Nel libro si arriverà, naturalmente, a parlare degli anni di piombo, caratterizzati da quelli che venivano chiamati gli opposti estremismi, per cui i gruppi estremisti rossi, da una parte, e neri dall’altra, venivano abilmente manipolati per creare il caos che giustificasse eventuali interventi autoritari o, almeno, relative sospensioni o limitazioni delle libertà costituzionali; così come il libro parlerà delle stragi, quelle di Bologna, di piazza Fontana, di Brescia, di Ustica, quelle mafiose dei primi anni Novanta, e altre fallite perché scoperte o “interrotte”, così come sono stati scoperti o, più facilmente, interrotti alcuni tentativi di colpi di stato, da quello del generale De Lorenzo a quello cosiddetto dell’Immacolata tentato da Junio Valerio Borghese nel 1970.
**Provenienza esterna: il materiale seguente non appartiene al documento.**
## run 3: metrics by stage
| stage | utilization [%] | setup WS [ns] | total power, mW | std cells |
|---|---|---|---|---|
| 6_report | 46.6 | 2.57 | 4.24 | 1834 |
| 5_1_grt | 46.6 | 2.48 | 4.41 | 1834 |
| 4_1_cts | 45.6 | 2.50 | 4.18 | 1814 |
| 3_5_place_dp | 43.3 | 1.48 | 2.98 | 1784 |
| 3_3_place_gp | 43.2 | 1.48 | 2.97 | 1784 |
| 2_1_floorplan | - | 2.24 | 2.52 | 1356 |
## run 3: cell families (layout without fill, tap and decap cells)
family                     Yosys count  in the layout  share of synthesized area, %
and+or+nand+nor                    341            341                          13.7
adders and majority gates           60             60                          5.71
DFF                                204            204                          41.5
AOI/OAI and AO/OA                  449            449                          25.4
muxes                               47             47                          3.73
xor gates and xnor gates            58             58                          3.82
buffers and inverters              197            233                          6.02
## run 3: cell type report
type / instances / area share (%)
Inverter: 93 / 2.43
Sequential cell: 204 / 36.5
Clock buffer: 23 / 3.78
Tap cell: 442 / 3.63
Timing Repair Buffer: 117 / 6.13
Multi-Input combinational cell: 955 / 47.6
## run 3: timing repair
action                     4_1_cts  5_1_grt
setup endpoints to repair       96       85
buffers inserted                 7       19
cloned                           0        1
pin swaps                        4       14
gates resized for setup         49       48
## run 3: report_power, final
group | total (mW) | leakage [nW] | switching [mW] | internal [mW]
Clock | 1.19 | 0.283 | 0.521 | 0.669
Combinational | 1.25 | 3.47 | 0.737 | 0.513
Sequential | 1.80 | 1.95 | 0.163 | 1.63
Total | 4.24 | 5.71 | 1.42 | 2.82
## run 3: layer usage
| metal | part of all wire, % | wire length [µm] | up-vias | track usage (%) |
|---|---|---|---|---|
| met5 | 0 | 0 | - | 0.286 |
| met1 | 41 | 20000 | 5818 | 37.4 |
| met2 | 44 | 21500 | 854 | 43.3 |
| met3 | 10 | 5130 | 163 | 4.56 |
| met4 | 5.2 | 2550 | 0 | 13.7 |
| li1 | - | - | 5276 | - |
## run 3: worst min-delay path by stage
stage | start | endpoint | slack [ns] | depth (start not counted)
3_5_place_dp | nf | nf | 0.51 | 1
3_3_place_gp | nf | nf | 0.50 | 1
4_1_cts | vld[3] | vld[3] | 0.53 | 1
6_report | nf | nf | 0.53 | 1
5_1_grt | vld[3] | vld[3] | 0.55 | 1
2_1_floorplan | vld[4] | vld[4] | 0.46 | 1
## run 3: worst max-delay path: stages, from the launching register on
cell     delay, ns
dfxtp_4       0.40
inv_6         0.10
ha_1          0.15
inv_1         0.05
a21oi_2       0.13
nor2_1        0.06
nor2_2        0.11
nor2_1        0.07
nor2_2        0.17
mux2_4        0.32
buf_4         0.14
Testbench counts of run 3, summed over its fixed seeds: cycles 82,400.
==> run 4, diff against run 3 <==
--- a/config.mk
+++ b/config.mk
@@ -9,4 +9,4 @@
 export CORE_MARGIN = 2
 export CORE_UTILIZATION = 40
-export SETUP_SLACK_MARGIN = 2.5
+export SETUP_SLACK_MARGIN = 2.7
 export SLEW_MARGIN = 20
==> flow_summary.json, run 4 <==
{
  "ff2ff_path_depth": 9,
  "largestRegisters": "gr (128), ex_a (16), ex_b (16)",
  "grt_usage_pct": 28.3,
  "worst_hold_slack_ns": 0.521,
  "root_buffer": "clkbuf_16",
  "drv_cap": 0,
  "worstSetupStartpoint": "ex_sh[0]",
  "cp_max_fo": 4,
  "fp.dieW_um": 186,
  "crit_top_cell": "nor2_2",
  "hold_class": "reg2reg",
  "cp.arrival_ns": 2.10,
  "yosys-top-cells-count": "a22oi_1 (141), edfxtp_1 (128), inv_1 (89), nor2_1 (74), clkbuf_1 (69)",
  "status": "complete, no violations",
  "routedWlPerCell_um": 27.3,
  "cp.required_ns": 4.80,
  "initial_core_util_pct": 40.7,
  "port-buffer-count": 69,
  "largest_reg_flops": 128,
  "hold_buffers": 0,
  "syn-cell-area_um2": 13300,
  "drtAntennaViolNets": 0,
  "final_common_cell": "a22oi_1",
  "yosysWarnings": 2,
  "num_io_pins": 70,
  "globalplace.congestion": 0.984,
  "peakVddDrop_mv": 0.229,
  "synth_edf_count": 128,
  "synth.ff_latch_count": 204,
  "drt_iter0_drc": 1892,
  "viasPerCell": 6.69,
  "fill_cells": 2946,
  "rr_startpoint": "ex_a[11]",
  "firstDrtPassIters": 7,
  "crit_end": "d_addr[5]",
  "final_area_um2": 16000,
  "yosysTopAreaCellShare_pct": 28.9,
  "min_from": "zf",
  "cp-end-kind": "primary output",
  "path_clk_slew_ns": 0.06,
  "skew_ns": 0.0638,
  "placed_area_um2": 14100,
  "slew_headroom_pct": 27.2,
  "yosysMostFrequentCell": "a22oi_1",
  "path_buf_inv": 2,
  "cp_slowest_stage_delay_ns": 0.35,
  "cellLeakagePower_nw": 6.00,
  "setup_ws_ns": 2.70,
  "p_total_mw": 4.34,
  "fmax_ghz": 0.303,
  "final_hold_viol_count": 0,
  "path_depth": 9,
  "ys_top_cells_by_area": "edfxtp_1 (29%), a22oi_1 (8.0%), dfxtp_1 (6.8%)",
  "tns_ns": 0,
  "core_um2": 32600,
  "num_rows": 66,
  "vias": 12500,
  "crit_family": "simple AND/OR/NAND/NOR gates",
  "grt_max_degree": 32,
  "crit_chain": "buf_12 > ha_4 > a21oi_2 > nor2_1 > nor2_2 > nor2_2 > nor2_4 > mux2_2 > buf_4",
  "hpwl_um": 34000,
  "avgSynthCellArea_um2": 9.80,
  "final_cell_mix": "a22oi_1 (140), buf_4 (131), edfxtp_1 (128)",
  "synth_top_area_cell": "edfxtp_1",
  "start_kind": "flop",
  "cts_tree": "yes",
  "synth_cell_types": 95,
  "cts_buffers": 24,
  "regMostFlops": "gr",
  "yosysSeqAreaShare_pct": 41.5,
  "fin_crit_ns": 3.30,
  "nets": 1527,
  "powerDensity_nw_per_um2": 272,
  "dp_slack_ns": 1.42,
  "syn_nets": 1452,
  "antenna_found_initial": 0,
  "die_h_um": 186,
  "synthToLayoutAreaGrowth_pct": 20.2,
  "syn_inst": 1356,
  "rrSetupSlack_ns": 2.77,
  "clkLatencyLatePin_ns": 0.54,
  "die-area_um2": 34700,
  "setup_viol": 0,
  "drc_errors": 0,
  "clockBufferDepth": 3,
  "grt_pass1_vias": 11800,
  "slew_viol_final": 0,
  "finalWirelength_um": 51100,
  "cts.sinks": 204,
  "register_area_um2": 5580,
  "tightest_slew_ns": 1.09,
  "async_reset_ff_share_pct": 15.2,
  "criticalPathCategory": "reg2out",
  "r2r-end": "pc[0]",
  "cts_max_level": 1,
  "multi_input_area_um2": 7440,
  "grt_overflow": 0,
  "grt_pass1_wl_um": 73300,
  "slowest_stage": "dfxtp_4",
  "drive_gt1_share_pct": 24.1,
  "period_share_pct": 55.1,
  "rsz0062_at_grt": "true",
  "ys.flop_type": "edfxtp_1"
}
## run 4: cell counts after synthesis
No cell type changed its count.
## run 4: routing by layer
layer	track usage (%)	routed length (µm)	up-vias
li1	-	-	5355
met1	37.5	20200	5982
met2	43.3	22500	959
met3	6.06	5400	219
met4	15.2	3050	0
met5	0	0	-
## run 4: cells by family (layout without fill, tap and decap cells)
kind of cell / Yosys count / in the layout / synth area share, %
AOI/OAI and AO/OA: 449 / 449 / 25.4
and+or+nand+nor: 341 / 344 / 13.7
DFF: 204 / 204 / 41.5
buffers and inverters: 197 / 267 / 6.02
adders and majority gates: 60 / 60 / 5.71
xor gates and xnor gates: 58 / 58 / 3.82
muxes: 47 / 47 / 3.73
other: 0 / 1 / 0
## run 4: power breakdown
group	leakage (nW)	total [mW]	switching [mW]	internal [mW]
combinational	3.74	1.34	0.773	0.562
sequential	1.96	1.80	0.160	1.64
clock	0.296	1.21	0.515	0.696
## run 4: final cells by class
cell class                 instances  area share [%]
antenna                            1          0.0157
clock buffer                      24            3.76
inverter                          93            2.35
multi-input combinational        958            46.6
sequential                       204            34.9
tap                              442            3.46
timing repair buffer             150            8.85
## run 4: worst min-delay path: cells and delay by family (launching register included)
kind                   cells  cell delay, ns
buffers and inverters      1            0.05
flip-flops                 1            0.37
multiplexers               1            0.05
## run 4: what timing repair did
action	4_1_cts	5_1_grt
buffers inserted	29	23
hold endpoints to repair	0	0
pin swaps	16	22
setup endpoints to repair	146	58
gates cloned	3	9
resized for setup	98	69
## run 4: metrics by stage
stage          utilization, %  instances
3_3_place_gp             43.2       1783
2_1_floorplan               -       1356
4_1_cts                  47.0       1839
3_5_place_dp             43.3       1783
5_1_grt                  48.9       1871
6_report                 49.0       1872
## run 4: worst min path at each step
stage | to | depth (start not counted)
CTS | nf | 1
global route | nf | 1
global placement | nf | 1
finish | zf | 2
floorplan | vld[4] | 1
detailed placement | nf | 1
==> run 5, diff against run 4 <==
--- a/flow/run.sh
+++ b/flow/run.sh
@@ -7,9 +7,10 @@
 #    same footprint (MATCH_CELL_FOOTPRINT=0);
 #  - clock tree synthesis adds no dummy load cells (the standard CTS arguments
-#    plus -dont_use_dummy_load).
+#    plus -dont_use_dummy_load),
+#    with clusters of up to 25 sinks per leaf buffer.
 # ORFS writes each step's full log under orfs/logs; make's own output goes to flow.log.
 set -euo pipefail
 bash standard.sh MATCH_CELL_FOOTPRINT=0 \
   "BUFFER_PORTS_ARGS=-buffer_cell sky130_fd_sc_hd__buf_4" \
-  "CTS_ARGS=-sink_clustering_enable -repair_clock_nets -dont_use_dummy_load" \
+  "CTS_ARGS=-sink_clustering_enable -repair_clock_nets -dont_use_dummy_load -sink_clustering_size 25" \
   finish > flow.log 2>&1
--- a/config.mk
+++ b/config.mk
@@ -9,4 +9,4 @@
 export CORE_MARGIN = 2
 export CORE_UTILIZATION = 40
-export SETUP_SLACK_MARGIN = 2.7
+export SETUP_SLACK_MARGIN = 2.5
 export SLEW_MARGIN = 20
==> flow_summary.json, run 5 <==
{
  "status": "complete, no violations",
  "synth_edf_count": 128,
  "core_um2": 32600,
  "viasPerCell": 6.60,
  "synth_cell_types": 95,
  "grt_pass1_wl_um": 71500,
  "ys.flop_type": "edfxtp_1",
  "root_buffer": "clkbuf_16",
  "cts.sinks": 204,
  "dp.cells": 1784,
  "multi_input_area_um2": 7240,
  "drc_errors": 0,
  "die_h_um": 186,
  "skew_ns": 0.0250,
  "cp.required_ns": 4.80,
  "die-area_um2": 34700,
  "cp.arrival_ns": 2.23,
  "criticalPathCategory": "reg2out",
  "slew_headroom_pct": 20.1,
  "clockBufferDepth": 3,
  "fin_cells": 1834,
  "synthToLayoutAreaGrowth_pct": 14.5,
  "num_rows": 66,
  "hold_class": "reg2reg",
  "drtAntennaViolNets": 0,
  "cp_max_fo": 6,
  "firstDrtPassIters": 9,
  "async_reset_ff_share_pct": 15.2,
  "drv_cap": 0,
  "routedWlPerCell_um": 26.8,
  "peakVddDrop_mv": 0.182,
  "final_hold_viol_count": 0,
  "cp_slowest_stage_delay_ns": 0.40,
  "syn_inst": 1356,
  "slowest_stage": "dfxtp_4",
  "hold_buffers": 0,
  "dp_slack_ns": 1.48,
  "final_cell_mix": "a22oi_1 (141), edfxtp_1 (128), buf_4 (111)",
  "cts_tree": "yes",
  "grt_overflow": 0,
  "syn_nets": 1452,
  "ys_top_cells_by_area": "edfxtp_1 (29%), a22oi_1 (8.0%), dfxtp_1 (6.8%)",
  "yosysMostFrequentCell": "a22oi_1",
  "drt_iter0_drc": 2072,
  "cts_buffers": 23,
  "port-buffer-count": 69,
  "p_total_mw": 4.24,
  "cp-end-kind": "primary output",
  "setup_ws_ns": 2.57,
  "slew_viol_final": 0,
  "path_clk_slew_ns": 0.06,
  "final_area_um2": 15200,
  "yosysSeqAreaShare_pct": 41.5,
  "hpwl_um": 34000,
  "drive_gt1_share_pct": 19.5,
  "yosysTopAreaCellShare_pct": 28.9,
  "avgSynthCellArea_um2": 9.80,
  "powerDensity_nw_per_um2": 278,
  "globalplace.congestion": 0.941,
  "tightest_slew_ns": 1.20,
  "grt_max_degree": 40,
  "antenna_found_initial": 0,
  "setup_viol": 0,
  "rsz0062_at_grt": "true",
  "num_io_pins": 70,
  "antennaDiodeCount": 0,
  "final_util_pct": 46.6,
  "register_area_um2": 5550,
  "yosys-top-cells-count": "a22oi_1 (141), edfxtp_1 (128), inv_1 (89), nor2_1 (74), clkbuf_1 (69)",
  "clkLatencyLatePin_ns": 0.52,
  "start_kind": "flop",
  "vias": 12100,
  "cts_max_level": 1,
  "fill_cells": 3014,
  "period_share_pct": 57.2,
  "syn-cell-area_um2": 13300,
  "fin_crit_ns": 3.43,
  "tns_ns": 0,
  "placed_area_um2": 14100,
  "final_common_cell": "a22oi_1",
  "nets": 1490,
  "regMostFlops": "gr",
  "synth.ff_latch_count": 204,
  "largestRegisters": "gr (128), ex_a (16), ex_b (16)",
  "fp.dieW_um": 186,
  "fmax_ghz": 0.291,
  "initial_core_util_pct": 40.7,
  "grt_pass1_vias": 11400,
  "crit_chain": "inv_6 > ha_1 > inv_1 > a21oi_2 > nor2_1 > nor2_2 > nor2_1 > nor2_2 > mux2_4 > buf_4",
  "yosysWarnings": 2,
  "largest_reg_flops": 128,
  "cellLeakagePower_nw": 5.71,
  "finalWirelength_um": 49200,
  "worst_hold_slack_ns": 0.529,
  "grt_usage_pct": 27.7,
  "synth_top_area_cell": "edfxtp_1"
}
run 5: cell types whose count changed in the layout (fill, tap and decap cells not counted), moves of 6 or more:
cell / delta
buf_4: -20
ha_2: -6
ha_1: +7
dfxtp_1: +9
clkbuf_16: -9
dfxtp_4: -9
Ma, in realtà, gli autori si concentrano per la loro ricerca sul periodo che va dal 1944 ai primi anni Cinquanta, quando l’Italia, uscita sconfitta dalla guerra con gli alleati, si vede divisa in due, con il sud già liberato dagli angloamericani, mentre nel nord, in mano alla Repubblica Sociale e occupato dai tedeschi, le forze della Resistenza, con l’aiuto degli alleati, ingaggiavano battaglie per la liberazione anche di quei territori. Sono gli anni in cui il Deep State italiano, cioè lo Stato profondo o doppio Stato, si forma all’interno delle strutture istituzionali prima monarchiche poi repubblicane sotto la guida di alcune intelligence, con la complicità di gruppi di potere e agenti italiani, che condizioneranno la vita politica del nostro Paese. E, forse, la condizionano ancora.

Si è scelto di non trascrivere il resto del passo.